Commanders and leaders
- Ezekiel Jones: Juan Calvi

Strength
- 1 schooner: 1 schooner

Casualties and losses
- None: None 1 schooner grounded

= Ingham incident =

1835 Mexican-American naval battle

The Ingham Incident, or the Montezuma Affair, was a naval battle fought in 1835, the first between Mexico and the United States. The Mexican warship Montezuma patrolled the coast of Texas to prevent the smuggling of contraband into the territory. During the cruise, the Mexicans captured the American merchant ship Martha and later the Texan ship Columbia which led to a response by the United States Revenue-Marine revenue cutter USRC Ingham. A bloodless engagement was fought on June 14, and ended when the Montezuma was purposely run aground to prevent capture.

==Background==
The conflict began at Galveston on May 7 of 1835 before the outbreak of fighting between the Texans and the Mexicans. That day the Mexican Navy schooner Montezuma, under the command of Lieutenant Juan Calvi, seized the American schooner Martha for "customs violations" and because the passengers were not carrying passports, they were arrested and put in the brig. Two of the passengers, Thomas J. and Francis S. Early, were the sons of the former Governor Peter Early of Georgia. The brothers recalled that on previous encounters in Mexico the authorities did not ask for passports so they assumed they didn't need one. Ten days later Calvi captured the Texan ship Columbia for similar infractions. Both incidents sparked anger in Texas and a debate on whether the seizures were legal. The smuggling of contraband into Texas had become a major concern to the Mexicans by 1835, according to author William R. Wells II, most American and Texan ships were involved in the illegal trade and openly defiant of the Mexican laws against such activities. Mill equipment owned by Robert Wilson was part of the cargo aboard the Martha when she was taken. Wells sent a message about the outrage to Lieutenant Colonel William B. Travis.

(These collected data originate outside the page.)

What follows belongs to an exercise in optimizing a design on an open flow for small area; a production flow would make more cautious choices.
The RTL was checked by simulation tests, not by an equivalence proof against the original design.
Power figures rest on the tool's default switching activity, not on a simulated workload.

== tundra ==
// tally_block
module tally_block #(
    parameter integer NT = 2,
    parameter integer NP = 4
) (
    input  wire          clk,
    input  wire          rst,
    input  wire          we,
    input  wire          re,
    input  wire [11:0]   addr,
    input  wire [31:0]   wdata,
    output reg  [31:0]   rdata,
    input  wire [7:0]    tb_evt,
    input  wire [31:0]   car_evt,
    input  wire          grid_evt,
    output wire [NP-1:0] tal_pin,
    output wire [NP-1:0] tal_oe,
    output wire [NT-1:0] trig
);
Size in the first run: ~6600 cells after synthesis, roughly 130 I/O pins, roughly 53000 um2 of cells after synthesis.
clock: 25.0 ns
lec_check: 0
abc_area: 1
cap_margin: 20
core_margin: 2
core_utilization: 40
cts_buf_list: sky130_fd_sc_hd__clkbuf_4 sky130_fd_sc_hd__clkbuf_8
gpl_timing_driven: 0
place_density: 0.6
slew_margin: 20
standard.sh (not shown) runs the stock make flow with config.mk's settings and CLKGATE_MAP_FILE= SYNTH_SCRIPT=/design/flow/synth_recipe.tcl, a recipe that flattens the netlist after the stock synthesis.
==> flow/flow/run.sh <==
#!/bin/bash
# Own layout flow: the standard flow, except that the synthesis maps the
# logic with an area-oriented ABC script (flow/area.script) in place of the
# one ORFS picks. Everything else (the Yosys passes before ABC, the register
# names, floorplan, power grid, placement, CTS and routing) is the standard flow.
set -euo pipefail
W=$PWD
# synthesis script: ORFS's synth.tcl with only the ABC script replaced
sed 's|log_cmd abc {\*}$abc_args|log_cmd abc {*}[lreplace $abc_args 1 1 $::env(MY_ABC_SCRIPT)]|' \
    "$FLOW_HOME/scripts/synth.tcl" > "$W/own_synth_core.tcl"
grep -q MY_ABC_SCRIPT "$W/own_synth_core.tcl"
sed "s|source \$::env(SCRIPTS_DIR)/synth.tcl|source $W/own_synth_core.tcl|" \
    "$W/synth_recipe.tcl" > "$W/own_synth.tcl"
grep -q own_synth_core "$W/own_synth.tcl"
sed "s|SYNTH_SCRIPT=[^ ]*|SYNTH_SCRIPT=$W/own_synth.tcl|" "$W/standard.sh" > "$W/own_standard.sh"
grep -q own_synth.tcl "$W/own_standard.sh"
export MY_ABC_SCRIPT="$W/flow/area.script"
bash "$W/own_standard.sh" finish > "$W/own_flow_make.log" 2>&1
test -f "$W/out/final.def"
==> flow/flow/area.script <==
strash
ifraig
scorr
dc2
strash
&get -n
&st
&syn2
&dch
&nf -R 50
&put
buffer -c
topo
upsize -c
dnsize -c
From the logs: tundra reached the end of the flow and failed the layout checks with setup timing.
Source: an optimization exercise on an open RTL-to-GDS flow (aim: small area, a short achievable clock period and few clock cycles per item). Production flows keep margins and buffers that such runs may drop.
Function was checked by simulation only, so behaviour that the tests miss may differ from the original.
No activity file was given, so power comes from the tool's default toggle rates.

## gfu
module gfu (
    input  wire        clk,
    input  wire        rst,
    input  wire        in_valid,
    output wire        in_ready,
    input  wire [3:0]  in_op,
    input  wire [7:0]  in_xtag,
    input  wire [63:0] in_x,
    input  wire [7:0]  in_ytag,
    input  wire [63:0] in_y,
    input  wire        in_ove,
    input  wire        in_dze,
    input  wire        in_trunc,
    input  wire        in_mix,
    output reg         out_valid,
    output wire [1:0]  out_kind,
    output wire [7:0]  out_tag,
    output wire [63:0] out_data,
    output wire [15:0] out_code
);
Size: roughly 250 I/O pins.
export LEC_CHECK = 0
export CAP_MARGIN = 20
export CORE_MARGIN = 2
export CORE_UTILIZATION = 45
export SETUP_SLACK_MARGIN = 3.5
export SLEW_MARGIN = 20
create_clock -name core_clock -period 8.0 [get_ports {clk}]
run.sh (not shown) runs the stock make flow with config.mk's settings and CLKGATE_MAP_FILE= SYNTH_SCRIPT=/design/flow/synth_recipe.tcl, a recipe that flattens the netlist after the stock synthesis.
Testbench counts at the start, summed over its fixed seeds: cycles 14,124, ops 4,800.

Travis responded with a letter dated July 7, informing Wilson that the revenue cutter USRC Ingham had been dispatched by Customs Agent James W. Breedlove, as she was the only armed American naval ship in the western Gulf of Mexico. The Ingham was cruising the Mississippi River south of New Orleans when her commander, Captain Ezekiel Jones, received orders to sail to Texas. Though the seizures of the two ships were deemed legal by the Texans and the Americans, a critical press, politics, and the "unofficial urging" of the use of force by President Andrew Jackson eventually resulted in the operation and a subsequent naval battle. Due to an incident at Havana, Cuba, sometime before, Agent Breedlove attempted to establish an American naval force in the western Gulf by claiming that a slave ship was sailing from Havana to Texas but his scheme was thwarted by Assistant Navy Secretary John Boyle. One vessel was dispatched, the USS St. Louis, which sailed for Cuba where her commander discovered that the so-called slave ship was carrying free negroes to Brazoria.

The official report states that Captain Jones was sailing the Ingham on a twenty-five-day cruise for an anti-slavery operation, though his real intentions were to liberate the captured ships and the American citizens. Upon reaching the Sabine River, Jones patrolled the area for a few days for slavers before crossing into Mexican waters disguised as a merchantman. First the captain sailed past Galveston for Matagorda, Texas, but heavy seas prevented him from entering so Jones headed for the Brazos River, where on June 3 he was informed by a local pilot that "several Acts of Piracy" had been committed by the Montezuma and that there were no slave ships in the area. Captain Jones sent a landing party ashore to uncover the truth of these claims and he ordered that the three vessels in port be examined, none of which were found to be carrying slaves. Following that the Americans cruised back to Matagorda and crossed the bar on June 5; two more ships were boarded but they were found to be legal. At the same time a crewman from one of the merchant ships informed the Americans that a vessel with 100 slaves on board was expected to arrive at Matagorda shortly.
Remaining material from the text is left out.